There you were, in all of your bushy haired, buck-toothed glory, asking if anyone had seen Neville's toad in a train compartment of the Hogwarts Express. That's when I knew I had found my literary soulmate. I was completely enamoured from the first encounter on the train, where you helped a boy you barely knew find his pet, told Ron off for his pathetic attempt at a spell and swept out the door, leaving the worst impression on Harry and Ron but the best one on me. I have dressed up as you for the past five Halloweens, and I don't intend to stop.
You, Hermione, became the standard to which I write my female characters. You aren't just the smart, nerdy girl. You are brave and ambitious. You are not the love interest of the main character. You earned the moniker, "the brightest witch of your age," when you were 15, and you never stopped trying to prove yourself. You've faced war and devastation. You saved a world that deemed you as "other" because your parents weren't magical. You bear the scars of a second class citizen with pride that you survived.
I idolized you without seeing the complexity of your character. The "you" that existed in my head when I was 11 does not make for a good person. Or a good character to write.

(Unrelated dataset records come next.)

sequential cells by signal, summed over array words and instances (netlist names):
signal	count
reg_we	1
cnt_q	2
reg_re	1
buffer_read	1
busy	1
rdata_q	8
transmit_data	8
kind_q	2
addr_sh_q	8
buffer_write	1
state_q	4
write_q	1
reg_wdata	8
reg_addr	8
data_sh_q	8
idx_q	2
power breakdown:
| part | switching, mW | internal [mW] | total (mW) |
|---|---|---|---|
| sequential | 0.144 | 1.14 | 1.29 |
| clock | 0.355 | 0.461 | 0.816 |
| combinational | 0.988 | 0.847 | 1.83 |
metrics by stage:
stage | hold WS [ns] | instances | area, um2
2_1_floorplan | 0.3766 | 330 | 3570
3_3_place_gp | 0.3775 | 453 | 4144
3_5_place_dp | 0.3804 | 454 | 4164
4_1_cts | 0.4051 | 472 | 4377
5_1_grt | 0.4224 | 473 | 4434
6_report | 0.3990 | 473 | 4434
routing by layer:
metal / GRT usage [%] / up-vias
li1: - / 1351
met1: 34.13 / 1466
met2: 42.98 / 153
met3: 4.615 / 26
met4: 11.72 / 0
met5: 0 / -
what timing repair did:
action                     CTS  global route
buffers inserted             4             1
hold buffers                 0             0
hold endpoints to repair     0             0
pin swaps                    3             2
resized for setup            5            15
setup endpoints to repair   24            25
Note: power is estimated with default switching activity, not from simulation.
[src/rtl/color_serializer_if.sv]
// Nibble stream handshake between the color serializer and its consumer.
// The serializer drives value/valid; the consumer drives ready.
interface color_serializer_if;
    logic [3:0] value;
    logic       valid;
    logic       ready;

    modport master (
        output value,
        output valid,
        input  ready
    );

    modport slave (
        input  value,
        input  valid,
        output ready
    );
endinterface

[src/rtl/color_serializer.sv]
// Serializes a 4*NIBBLES-bit color into 4-bit beats, MS nibble first, over a
// valid/ready handshake. Pulses done for one cycle after the final beat.
// Optional macro COLOR_SER_CHECKSUM_EN appends one beat carrying the XOR of
// all data nibbles.
module color_serializer #(
    parameter int unsigned NIBBLES = 6
) (
    input  logic                   clk,
    input  logic                   reset,
    input  logic [4*NIBBLES-1:0]   color,
    input  logic                   load,
    output logic                   busy,
    output logic                   done,
    color_serializer_if.master     nib
);

    localparam int unsigned W    = 4 * NIBBLES;
    localparam int unsigned CntW = $clog2(NIBBLES + 1);

`ifdef COLOR_SER_CHECKSUM_EN
    // Checksum beat sits at index NIBBLES, after all data beats.
    localparam logic [CntW-1:0] DataBeats = CntW'(NIBBLES);
    localparam logic [CntW-1:0] LastBeat  = CntW'(NIBBLES);
`else
    localparam logic [CntW-1:0] LastBeat  = CntW'(NIBBLES - 1);
`endif

    typedef enum logic [1:0] {StIdle, StSend, StDone} state_e;

    state_e          state_q, state_d;
    logic [W-1:0]    shreg_q, shreg_d;
    logic [CntW-1:0] cnt_q, cnt_d;
    logic            valid_q, valid_d;
    logic            busy_q, busy_d;
    logic            done_q, done_d;
    logic [3:0]      value_q, value_d;
    logic [3:0]      nibble_d;

`ifdef COLOR_SER_CHECKSUM_EN
    logic [3:0]      csum_q, csum_d;
`endif

    // State, datapath and registered outputs.
    always_ff @(posedge clk) begin
        if (reset) begin
            state_q <= StIdle;
            shreg_q <= '0;
            cnt_q   <= '0;
            valid_q <= 1'b0;
            busy_q  <= 1'b0;
            done_q  <= 1'b0;
            value_q <= 4'h0;
`ifdef COLOR_SER_CHECKSUM_EN
            csum_q  <= 4'h0;
`endif
        end else begin
            state_q <= state_d;
            shreg_q <= shreg_d;
            cnt_q   <= cnt_d;
            valid_q <= valid_d;
            busy_q  <= busy_d;
            done_q  <= done_d;
            value_q <= value_d;
`ifdef COLOR_SER_CHECKSUM_EN
            csum_q  <= csum_d;
`endif
        end
    end

    // Next-state logic; outputs are derived from the next state so they register cleanly.
    always_comb begin
        state_d = state_q;
        shreg_d = shreg_q;
        cnt_d   = cnt_q;
`ifdef COLOR_SER_CHECKSUM_EN
        csum_d  = csum_q;
`endif

        unique case (state_q)
            StIdle: begin
                if (load) begin
                    shreg_d = color;
                    cnt_d   = '0;
`ifdef COLOR_SER_CHECKSUM_EN
                    csum_d  = 4'h0;
`endif
                    state_d = StSend;
                end
            end
            StSend: begin
                if (valid_q && nib.ready) begin
                    shreg_d = shreg_q << 4;
                    cnt_d   = cnt_q + CntW'(1);
`ifdef COLOR_SER_CHECKSUM_EN
                    // Register is all zeros by the checksum beat, so XOR-ing it is harmless.
                    csum_d  = csum_q ^ shreg_q[W-1 -: 4];
`endif
                    if (cnt_q == LastBeat) begin
                        state_d = StDone;
                    end
                end
            end
            StDone: begin
                state_d = StIdle;
            end
            default: begin
                state_d = StIdle;
            end
        endcase

        nibble_d = shreg_d[W-1 -: 4];
`ifdef COLOR_SER_CHECKSUM_EN
        if (cnt_d == DataBeats) begin
            nibble_d = csum_d;
        end
`endif
        valid_d = (state_d == StSend);
        busy_d  = (state_d != StIdle);
        done_d  = (state_d == StDone);
        value_d = valid_d ? nibble_d : 4'h0;
    end

    assign nib.value = value_q;
    assign nib.valid = valid_q;
    assign busy      = busy_q;
    assign done      = done_q;

endmodule
--- src/rtl/pipe_stage_reg_if.sv ---
// Handshake bundle for one pipeline stage register.
//   in_valid/in_ready/in_data    : upstream side (producer -> stage)
//   out_valid/out_ready/out_data : downstream side (stage -> consumer)
//   occupancy                    : number of entries held by the stage
// slave  = the stage's view, master = the driver/observer's view.
interface pipe_stage_reg_if #(
    parameter int WIDTH = 16
);
    logic             in_valid;
    logic             in_ready;
    logic [WIDTH-1:0] in_data;
    logic             out_valid;
    logic             out_ready;
    logic [WIDTH-1:0] out_data;
    logic [1:0]       occupancy;

    modport slave (
        input  in_valid, in_data, out_ready,
        output in_ready, out_valid, out_data, occupancy
    );

    modport master (
        output in_valid, in_data, out_ready,
        input  in_ready, out_valid, out_data, occupancy
    );
endinterface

I learned this the hard way after getting my first short story back in seventh grade with a "D" scribbled in red at the top and a note that read "character not fully developed." Because you are more than just the a foil to Harry, you're also incredibly arrogant. You can never admit that you're wrong or that you're not the best at something. It's probably one of the things that attracted me to you in the first place, but until now, I've chosen to ignore that about you because it was simple to define good and bad as perfect and not. I've set you to a standard but you taught me how to write a character truthfully, as a human being.
Dear Ms. Eyre,
I have a bone to pick with you. You'll notice that I address you in this letter by your maiden surname. I had faith in you, Jane. You were ahead of your time. You possessed a sense of self worth and dignity that went beyond just being someone's wife. You left your aunt's emotionally abusive home and gained financial independence. You are the star of my favorite piece of 19th-century British, romantic literature, and that means that yes, I do like your story more than Pride and Prejudice. You were not afraid of being plain. You weren't always witty and courageous. Sometimes you were awkward and would overreact and say the wrong things. But you had a fierce sense of integrity, one that I was sure you would hold onto as you drifted from the dreariness of the Lowood School to Thornfield Hall.
But you also become victim to the social norms of your writer's time. Because you married him, Jane! I'm aware that I'm speaking ill of debatably one of the most desirable men in literature, but that still does not change the fact that he locked up his mentally ill wife in the attic and wasn't going to tell you until you two were well and married. You left him, Jane, because you could not bear the shame of being his mistress, but then you went back to him and I felt the helplessness of being a reader as you returned to the smouldering cinders of Thornfield Hall. You are smart and driven and flawed and, in my eyes, you made a mistake that I, as a reader, will have to live with. Because I can't make your choices for you.
I read your story in the summer before my junior year, and now I'm in college. You've always been so sure of the choices that you've made and I'm not sure I will be able to say the same. I'm not sure I would be able to be as self assured as you are. I'm not sure what I would do if someone thought of my choices the way I think of yours. But you were happy in the end. You ended your story with three paragraphs of exposition about how everyone lived happily ever after. I suppose I can only hope for something close, and thank you for all that you've taught me.